- Theatrical release poster
- Directed by: Daniel Calparsoro
- Screenplay by: Daniel Calparsoro; Santiago Tabernero; Frank Palacios;
- Produced by: José María Lara
- Starring: Najwa Nimri; Juan Diego Botto; Gustavo Salmerón; Alfredo Villa; Antonia San Juan;
- Cinematography: Josep M. Civit
- Edited by: Julia Juániz
- Music by: Mastreta; Najwajean;
- Release date: 4 February 2000;
- Running time: 90 minutes
- Countries: Spain; France;
- Language: Spanish

= Asfalto =

Asfalto (English: Asphalt) is a 2000 Spanish-French drama film directed by Daniel Calparsoro. It stars Najwa Nimri, Juan Diego Botto, and Gustavo Salmerón.

== Plot ==
Set in Madrid, the plot tracks the romantic triangle between Lucía, Chino, and Charly.

== Production ==
Asfalto is Calparsoro's fourth feature and his fourth and last to star his then wife, the actress Najwa Nimri.

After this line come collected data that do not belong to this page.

<file path="src/rtl/sram_bus_pkg.sv">
// Shared SRAM-like bus definitions: size encodings, lock states and a width helper.
package sram_bus_pkg;

  localparam int unsigned SRAM_SIZE_W = 2;

  typedef enum logic [1:0] {
    SZ_BYTE = 2'd0,
    SZ_HALF = 2'd1,
    SZ_WORD = 2'd2
  } sram_size_e;

  typedef enum logic {
    LOCK_FREE = 1'b0,
    LOCK_HELD = 1'b1
  } lock_state_e;

  // Index width that never collapses to zero bits for single-entry ranges.
  function automatic int unsigned clog2_safe(input int unsigned value);
    return (value <= 1) ? 1 : $clog2(value);
  endfunction

endpackage

</file>
<file path="src/rtl/sram_bridge_nx1_if.sv">
// Bundle of the N upstream SRAM-like request ports and the single downstream port.
interface sram_bridge_nx1_if
  import sram_bus_pkg::*;
#(
  parameter int unsigned NUM_MASTERS = 3,
  parameter int unsigned ADDR_W      = 32,
  parameter int unsigned DATA_W      = 32
);

  logic [NUM_MASTERS-1:0]             m_req;
  logic [NUM_MASTERS-1:0]             m_wr;
  logic [SRAM_SIZE_W*NUM_MASTERS-1:0] m_size;
  logic [ADDR_W*NUM_MASTERS-1:0]      m_addr;
  logic [DATA_W*NUM_MASTERS-1:0]      m_wdata;
  logic [NUM_MASTERS-1:0]             m_addr_ok;
  logic [NUM_MASTERS-1:0]             m_data_ok;
  logic [DATA_W-1:0]                  m_rdata;

  logic                               s_req;
  logic                               s_wr;
  logic [SRAM_SIZE_W-1:0]             s_size;
  logic [ADDR_W-1:0]                  s_addr;
  logic [DATA_W-1:0]                  s_wdata;
  logic [DATA_W-1:0]                  s_rdata;
  logic                               s_addr_ok;
  logic                               s_data_ok;

  // Bridge side: consumes upstream requests, drives the downstream port.
  modport slave (
    input  m_req, m_wr, m_size, m_addr, m_wdata,
    output m_addr_ok, m_data_ok, m_rdata,
    output s_req, s_wr, s_size, s_addr, s_wdata,
    input  s_rdata, s_addr_ok, s_data_ok
  );

  // Environment side: upstream masters plus the downstream memory.
  modport master (
    output m_req, m_wr, m_size, m_addr, m_wdata,
    input  m_addr_ok, m_data_ok, m_rdata,
    input  s_req, s_wr, s_size, s_addr, s_wdata,
    output s_rdata, s_addr_ok, s_data_ok
  );

endinterface

</file>
<file path="src/rtl/sram_bridge_nx1_id_fifo.sv">
// Circular FIFO with wrap-bit pointers; holds master indices of in-flight requests.
module id_fifo
  import sram_bus_pkg::*;
#(
  parameter int unsigned WIDTH = 2,
  parameter int unsigned DEPTH = 4
) (
  input  logic                        clk,
  input  logic                        rst_n,
  input  logic                        push,
  input  logic [WIDTH-1:0]            push_data,
  input  logic                        pop,
  output logic [WIDTH-1:0]            head,
  output logic                        full,
  output logic                        empty,
  output logic [clog2_safe(DEPTH):0]  count
);

  localparam int unsigned AW = clog2_safe(DEPTH);

  logic [WIDTH-1:0] mem [DEPTH];
  logic [AW:0]      wptr;
  logic [AW:0]      rptr;

  always_ff @(posedge clk or negedge rst_n) begin
    if (!rst_n) begin
      wptr <= '0;
      rptr <= '0;
    end else begin
      if (push) wptr <= wptr + (AW+1)'(1);
      if (pop)  rptr <= rptr + (AW+1)'(1);
    end
  end

  // Storage needs no reset: entries are only read between push and pop.
  always_ff @(posedge clk) begin
    if (push) mem[wptr[AW-1:0]] <= push_data;
  end

  assign head  = mem[rptr[AW-1:0]];
  assign full  = (wptr[AW-1:0] == rptr[AW-1:0]) && (wptr[AW] != rptr[AW]);
  assign empty = (wptr == rptr);
  assign count = wptr - rptr;

endmodule

</file>
<file path="src/rtl/sram_bridge_nx1.sv">
// N-to-1 SRAM-like bridge: round-robin arbitration with grant lock, in-order
// response routing through an ID FIFO allowing several outstanding requests.
module sram_bridge_nx1
  import sram_bus_pkg::*;
#(
  parameter int unsigned NUM_MASTERS     = 3,
  parameter int unsigned ADDR_W          = 32,
  parameter int unsigned DATA_W          = 32,
  parameter int unsigned MAX_OUTSTANDING = 4
) (
  input  logic                                 aclk,
  input  logic                                 aresetn,
  sram_bridge_nx1_if.slave                     bus,
  output logic [$clog2(MAX_OUTSTANDING+1)-1:0] outstanding,
  output logic                                 protocol_err
);

  localparam int unsigned IDX_W = clog2_safe(NUM_MASTERS);

  lock_state_e            state;
  lock_state_e            state_nxt;
  logic [IDX_W-1:0]       lock_idx;
  logic [IDX_W-1:0]       lock_idx_nxt;
  logic [IDX_W-1:0]       rr_ptr;
  logic [IDX_W-1:0]       rr_ptr_nxt;
  logic                   err_nxt;

  logic [IDX_W-1:0]       rr_pick;
  logic [IDX_W-1:0]       cand;
  logic                   found;
  logic [IDX_W-1:0]       sel;

  logic [ADDR_W-1:0]      addr_arr  [NUM_MASTERS];
  logic [DATA_W-1:0]      wdata_arr [NUM_MASTERS];
  logic [SRAM_SIZE_W-1:0] size_arr  [NUM_MASTERS];

  logic                   fifo_full;
  logic                   fifo_empty;
  logic [IDX_W-1:0]       fifo_head;
  logic                   fifo_block;
  logic                   pop;
  logic                   accept;

  always_comb begin
    for (int unsigned i = 0; i < NUM_MASTERS; i++) begin
      addr_arr[i]  = bus.m_addr[i*ADDR_W +: ADDR_W];
      wdata_arr[i] = bus.m_wdata[i*DATA_W +: DATA_W];
      size_arr[i]  = bus.m_size[i*SRAM_SIZE_W +: SRAM_SIZE_W];
    end
  end

  // First requesting master at or after rr_ptr, wrapping; rr_ptr if none.
  always_comb begin
    rr_pick = rr_ptr;
    cand    = '0;
    found   = 1'b0;
    for (int unsigned i = 0; i < NUM_MASTERS; i++) begin
      cand = IDX_W'((32'(rr_ptr) + i) % NUM_MASTERS);
      if (!found && bus.m_req[cand]) begin
        found   = 1'b1;
        rr_pick = cand;
      end
    end
  end

  assign sel = (state == LOCK_HELD) ? lock_idx : rr_pick;

  assign pop        = bus.s_data_ok & ~fifo_empty;
  assign fifo_block = fifo_full & ~pop;
  // Gated by reset so no downstream request escapes while the bridge is held in reset.
  assign bus.s_req  = bus.m_req[sel] & ~fifo_block & aresetn;
  assign accept     = bus.s_req & bus.s_addr_ok;

  assign bus.s_wr    = bus.m_wr[sel];
  assign bus.s_size  = size_arr[sel];
  assign bus.s_addr  = addr_arr[sel];
  assign bus.s_wdata = wdata_arr[sel];
  assign bus.m_rdata = bus.s_rdata;

  always_comb begin
    bus.m_addr_ok = '0;
    bus.m_data_ok = '0;
    for (int unsigned i = 0; i < NUM_MASTERS; i++) begin
      bus.m_addr_ok[i] = accept && (sel == IDX_W'(i));
      bus.m_data_ok[i] = pop && (fifo_head == IDX_W'(i));
    end
  end

  always_comb begin
    state_nxt    = state;
    lock_idx_nxt = lock_idx;
    rr_ptr_nxt   = rr_ptr;
    err_nxt      = protocol_err;

    if (bus.s_data_ok && fifo_empty) err_nxt = 1'b1;

    if (accept) begin
      rr_ptr_nxt = (sel == IDX_W'(NUM_MASTERS-1)) ? '0 : sel + IDX_W'(1);
    end

    unique case (state)
      LOCK_FREE: begin
        if (bus.s_req && !bus.s_addr_ok) begin
          state_nxt    = LOCK_HELD;
          lock_idx_nxt = sel;
        end
      end
      LOCK_HELD: begin
        // A locked master withdrawing its request breaks the SRAM-like handshake.
        if (!bus.m_req[lock_idx]) begin
          state_nxt = LOCK_FREE;
          err_nxt   = 1'b1;
        end else if (accept) begin
          state_nxt = LOCK_FREE;
        end
      end
      default: state_nxt = LOCK_FREE;
    endcase
  end

  always_ff @(posedge aclk or negedge aresetn) begin
    if (!aresetn) begin
      state        <= LOCK_FREE;
      lock_idx     <= '0;
      rr_ptr       <= '0;
      protocol_err <= 1'b0;
    end else begin
      state        <= state_nxt;
      lock_idx     <= lock_idx_nxt;
      rr_ptr       <= rr_ptr_nxt;
      protocol_err <= err_nxt;
    end
  end

  id_fifo #(
    .WIDTH (IDX_W),
    .DEPTH (MAX_OUTSTANDING)
  ) u_id_fifo (
    .clk       (aclk),
    .rst_n     (aresetn),
    .push      (accept),
    .push_data (sel),
    .pop       (pop),
    .head      (fifo_head),
    .full      (fifo_full),
    .empty     (fifo_empty),
    .count     (outstanding)
  );

endmodule

</file>
<file path="src/flat_wrapper.sv">
// flat-port wrapper written by rule: the top's interface ports become plain ports
module sram_bridge_nx1_flat import sram_bus_pkg::*;
#(
  parameter int unsigned NUM_MASTERS     = 3,
  parameter int unsigned ADDR_W          = 32,
  parameter int unsigned DATA_W          = 32,
  parameter int unsigned MAX_OUTSTANDING = 4
)
  (aclk, aresetn, outstanding, protocol_err, bus_m_req, bus_m_wr, bus_m_size, bus_m_addr, bus_m_wdata, bus_m_addr_ok, bus_m_data_ok, bus_m_rdata, bus_s_req, bus_s_wr, bus_s_size, bus_s_addr, bus_s_wdata, bus_s_rdata, bus_s_addr_ok, bus_s_data_ok);
  sram_bridge_nx1_if #(.NUM_MASTERS(NUM_MASTERS), .ADDR_W(ADDR_W), .DATA_W(DATA_W)) bus_i ();
  input  logic aclk;
  input  logic aresetn;
  output logic [$clog2(MAX_OUTSTANDING+1)-1:0] outstanding;
  output logic protocol_err;
  input wire logic [$bits(bus_i.m_req)-1:0] bus_m_req;
  input wire logic [$bits(bus_i.m_wr)-1:0] bus_m_wr;
  input wire logic [$bits(bus_i.m_size)-1:0] bus_m_size;
  input wire logic [$bits(bus_i.m_addr)-1:0] bus_m_addr;
  input wire logic [$bits(bus_i.m_wdata)-1:0] bus_m_wdata;
  output wire logic [$bits(bus_i.m_addr_ok)-1:0] bus_m_addr_ok;
  output wire logic [$bits(bus_i.m_data_ok)-1:0] bus_m_data_ok;
  output wire logic [$bits(bus_i.m_rdata)-1:0] bus_m_rdata;
  output wire logic [$bits(bus_i.s_req)-1:0] bus_s_req;
  output wire logic [$bits(bus_i.s_wr)-1:0] bus_s_wr;
  output wire logic [$bits(bus_i.s_size)-1:0] bus_s_size;
  output wire logic [$bits(bus_i.s_addr)-1:0] bus_s_addr;
  output wire logic [$bits(bus_i.s_wdata)-1:0] bus_s_wdata;
  input wire logic [$bits(bus_i.s_rdata)-1:0] bus_s_rdata;
  input wire logic [$bits(bus_i.s_addr_ok)-1:0] bus_s_addr_ok;
  input wire logic [$bits(bus_i.s_data_ok)-1:0] bus_s_data_ok;
  assign bus_i.m_req = bus_m_req;
  assign bus_i.m_wr = bus_m_wr;
  assign bus_i.m_size = bus_m_size;
  assign bus_i.m_addr = bus_m_addr;
  assign bus_i.m_wdata = bus_m_wdata;
  assign bus_m_addr_ok = bus_i.m_addr_ok;
  assign bus_m_data_ok = bus_i.m_data_ok;
  assign bus_m_rdata = bus_i.m_rdata;
  assign bus_s_req = bus_i.s_req;
  assign bus_s_wr = bus_i.s_wr;
  assign bus_s_size = bus_i.s_size;
  assign bus_s_addr = bus_i.s_addr;
  assign bus_s_wdata = bus_i.s_wdata;
  assign bus_i.s_rdata = bus_s_rdata;
  assign bus_i.s_addr_ok = bus_s_addr_ok;
  assign bus_i.s_data_ok = bus_s_data_ok;
  sram_bridge_nx1 #(.NUM_MASTERS(NUM_MASTERS), .ADDR_W(ADDR_W), .DATA_W(DATA_W), .MAX_OUTSTANDING(MAX_OUTSTANDING)) u_core (.aclk(aclk), .aresetn(aresetn), .bus(bus_i), .outstanding(outstanding), .protocol_err(protocol_err));
endmodule
</file>
<file path="config.mk">
export PLATFORM = sky130hd
export DESIGN_NAME = sram_bridge_nx1_flat
export DESIGN_NICKNAME = d
export VERILOG_FILES = /design/src/rtl/sram_bus_pkg.sv /design/src/rtl/sram_bridge_nx1_if.sv /design/src/rtl/sram_bridge_nx1_id_fifo.sv /design/src/rtl/sram_bridge_nx1.sv /design/src/flat_wrapper.sv
export SDC_FILE = /design/constraint.sdc
export NUM_CORES = 1
export LEC_CHECK = 0
export CORE_AREA = 2 2 136 138
export DETAILED_ROUTE_END_ITERATION = 8
export DIE_AREA = 0 0 138 140
export PLACE_DENSITY = 0.58
export SYNTH_ARGS = -nofsm -noshare
export SYNTH_HDL_FRONTEND = slang
export SYNTH_HIERARCHICAL = 1
export SYNTH_SLANG_ARGS = --single-unit
</file>
<file path="constraint.sdc">
create_clock -name aclk -period 3.71 [get_ports aclk]
set_input_delay 0.742 -clock aclk [delete_from_list [all_inputs] [get_ports aclk]]
set_output_delay 0.742 -clock aclk [all_outputs]
set_load 0.1 [all_outputs]
</file>
==> impl_metrics.py <==
metrics = {
    "status": {
        "status": "completed",
    },
    "floorplanning": {
        "io_pins": 350,
        "die_y_um": 140,
        "dieArea_um2": 19320,
        "rows": 49,
        "start_util_pct": 17.78,
        "die_w_um": 138,
        "core_um2": 17780,
    },
    "worst_hold_path": {
        "worstHoldPathType": "reg2reg",
    },
    "timing": {
        "fin_skew_ps": 1.972,
        "period_needed_ps": 3709,
        "hold_viol_final": 0,
        "finalSetupViolCount": 0,
        "max_freq_mhz": 269.6,
        "slew_viol_final": 0,
        "tightestPinTransition_ps": 963.9,
        "grt_setup_unrepaired": "yes",
        "post-route-period-util_pct": 99.97,
        "slew_headroom_pct": 35.54,
    },
    "clocking": {
        "cts_buffers": 3,
        "clkSinkCount": 20,
        "tritoncts": "built",
        "cts.htree.levels": 1,
        "clk_pin_slew_ps": 50,
        "clock_path_buffers": 2,
        "cts-hold-fix-buffers": 0,
        "clock_latency_ps": 250,
        "cts_root_buf": "clkbuf_16",
    },
    "worst_setup_path": {
        "path_max_fanout": 13,
        "path_common_cell": "buf_12",
        "cp_data_required_time_ps": 2970,
        "critPathMaxStageDelay_ps": 460,
        "slowest_stage": "dfrtp_2",
        "path_class": "reg2out",
        "end_kind": "output pin",
        "startpoint_type": "flop",
        "critPathArrivalTime_ps": 2970,
        "path_cells": "ha_4, mux2_4, a311o_2, a21oi_4, buf_12, buf_12, mux2i_2, buf_4, o2bb2ai_4, buf_12",
    },
    "grt": {
        "grtUsageTotal_pct": 16.42,
        "antenna_found_initial": 0,
        "grt_max_degree": 51,
        "grt_pass1_vias": 4455,
        "grt_pass1_wl_mm": 25.57,
        "grt-ovfl-total": 0,
    },
    "routing": {
        "drt_iter0_drc": 181,
        "dr.pass1.iters": 4,
        "route.detailed.drc": 0,
        "routed_via_density": 4.534,
        "wirelength_mm": 17.18,
        "ant_nets": 0,
        "post_drt_wl_per_cell_um": 19.90,
        "vias": 3913,
    },
    "synthesis": {
        "syn_nets": 595,
        "ys_ff_latch": 20,
        "synthCells": 343,
        "syn_avg_cell_area_um2": 9.218,
        "yosysSeqAreaShare_pct": 17.10,
        "synth_area_um2": 3162,
        "yosysWarnings": 6,
        "async_reset_ff_share_pct": 60.00,
        "synth.distinct_cells": 51,
        "synth_edf_count": 8,
        "synthFlopType": "dfrtp_1",
    },
    "finish": {
        "layout_commonest_cell": "clkdlybuf4s50_1",
        "drive_above_1_share_pct": 43.69,
        "n_antenna_cell": 0,
        "nNetsFinal": 887,
        "multi_input_area_um2": 3700,
        "num-fill-cells": 1499,
        "layout_common_cells": "clkdlybuf4s50_1 (205), buf_12 (86), o2bb2ai_4 (66)",
        "seq_area_um2": 541.8,
        "final_area_um2": 8985,
        "areaGrowthSynthToFinish_pct": 184.2,
    },
    "placed_design": {
        "gp_congestion": 0.8941,
        "io_buffers": 285,
        "place_area_um2": 8344,
        "hpwlAfterDp_mm": 14.29,
    },
    "run": {
        "max_cap_violations": 0,
    },
}
-- metal layers --
metal | vias up | wire (µm) | track usage, % | part of all wire [%]
met2 | 190 | 9516 | 32.20 | 55
met3 | 16 | 1127 | 3.316 | 6.6
met4 | 0 | 183 | 1.987 | 1.1
met1 | 1859 | 6349 | 18.76 | 37
met5 | - | 0 | 0 | 0
li1 | 1848 | - | - | -
-- logic make-up (layout without fill, tap and decap cells) --
| kind of cell | count (synthesis) | count (layout) | share of synthesized area [%] |
|---|---|---|---|
| AOI/OAI and AO/OA | 102 | 102 | 26.87 |
| muxes | 76 | 76 | 25.29 |
| buffers and inverters | 76 | 367 | 15.31 |
| and+or+nand+nor | 51 | 51 | 8.785 |
| DFF | 20 | 20 | 17.10 |
| adders and majority gates | 12 | 12 | 4.986 |
| xor gates and xnor gates | 6 | 6 | 1.662 |
-- what timing repair did --
action	4_1_cts	5_1_grt
setup endpoints to repair	71	70
resized for setup	34	68
setup buffers	11	0
pin swaps	4	4
gates cloned	2	3
-- stage by stage --
stage | std cells | setup slack (ps) | hold slack, ps | setup TNS, ps | util (%)
finish | 863 | 1.291 | 476.8 | 0 | 50.53
global route | 863 | -64.91 | 504.9 | -2634 | 50.53
CTS | 864 | -10.37 | 485.1 | -54.91 | 48.80
detailed placement | 847 | -402.6 | 469.8 | -23430 | 46.93
floorplan | 343 | -343.4 | 446.4 | -1489 | -
global placement | 847 | -389.8 | 465.7 | -20450 | 46.93
-- area by class of cell --
cell class / instances / share of cell area (%)
Clock inverter: 1 / 0.04178
Tap cell: 229 / 3.189
Clock buffer: 3 / 0.8355
Inverter: 14 / 0.6127
Multi-Input combinational cell: 247 / 41.18
Sequential cell: 20 / 6.030
Timing Repair Buffer: 349 / 48.11
-- worst max-delay path, delay by kind of cell (launching register included) --
kind | cells | cell delay [ps]
AOI/OAI and AO/OA | 3 | 680
adders and majority gates | 1 | 330
buffers and inverters | 4 | 670
DFF | 1 | 460
muxes | 2 | 550
-- Yosys cell counts, drive strengths merged, types with 2 or more instances --
master | count | area share, %
o21ai | 7 | 1.2
xnor2 | 2 | 0.55
nand2b | 4 | 0.79
xor2 | 4 | 1.1
o21a | 2 | 0.47
ha | 11 | 4.4
nor2b | 6 | 1.3
inv | 14 | 1.7
a31oi | 2 | 0.40
nor3 | 3 | 0.47
nor3b | 4 | 0.95
a21oi | 7 | 1.5
mux4 | 2 | 1.7
a32o | 2 | 0.63
nor2 | 7 | 0.83
o2bb2ai | 67 | 19
and3 | 3 | 0.59
and2 | 6 | 1.2
nand2 | 14 | 1.7
nand3b | 2 | 0.47
clkbuf | 8 | 0.95
mux2i | 72 | 23
dfrtp | 12 | 9.5
mux2 | 2 | 0.83
edfxtp | 8 | 7.6
buf | 54 | 13
-- state kept, by name (all words and copies together) (netlist names) --
name	flops
u_core/rr_ptr	2
u_core/protocol_err	1
u_core/lock_idx	2
u_core/u_id_fifo/rptr	3
u_core/u_id_fifo/mem	8
u_core/state	1
u_core/u_id_fifo/wptr	3
-- path summary, 6_finish.rpt --
kind | start | end | slack, ps | depth (start not counted)
worst max-delay path | u_core/rr_ptr[1] | bus_s_wdata[22] | 1 | 10
worst min-delay path | u_core/protocol_err | u_core/protocol_err | 480 | 2
worst max register to register | u_core/rr_ptr[1] | u_core/u_id_fifo/mem[3][0] | 720 | 9
worst min register to register | u_core/protocol_err | u_core/protocol_err | 480 | 2
max in group asynchronous | aresetn | u_core/rr_ptr[1] | 2700 | 2
min in group asynchronous | aresetn | u_core/u_id_fifo/rptr[1] | 830 | 2
Power is not shown: default switching activity piles up to over one toggle a cycle in this logic, so the estimate is an artifact.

The couple divorced in 2000.

== Nominations ==
Asfalto was nominated at the Goya Awards for the Best Original Score.

== Legacy ==
Asfalto was part of the program Historia de nuestro cine in 2019.

The film is noted for being rooted in the Basque heritage of its director and, according to The A to Z of Spanish Cinema, was for him a "return to marginal backgrounds and wild urban landscapes".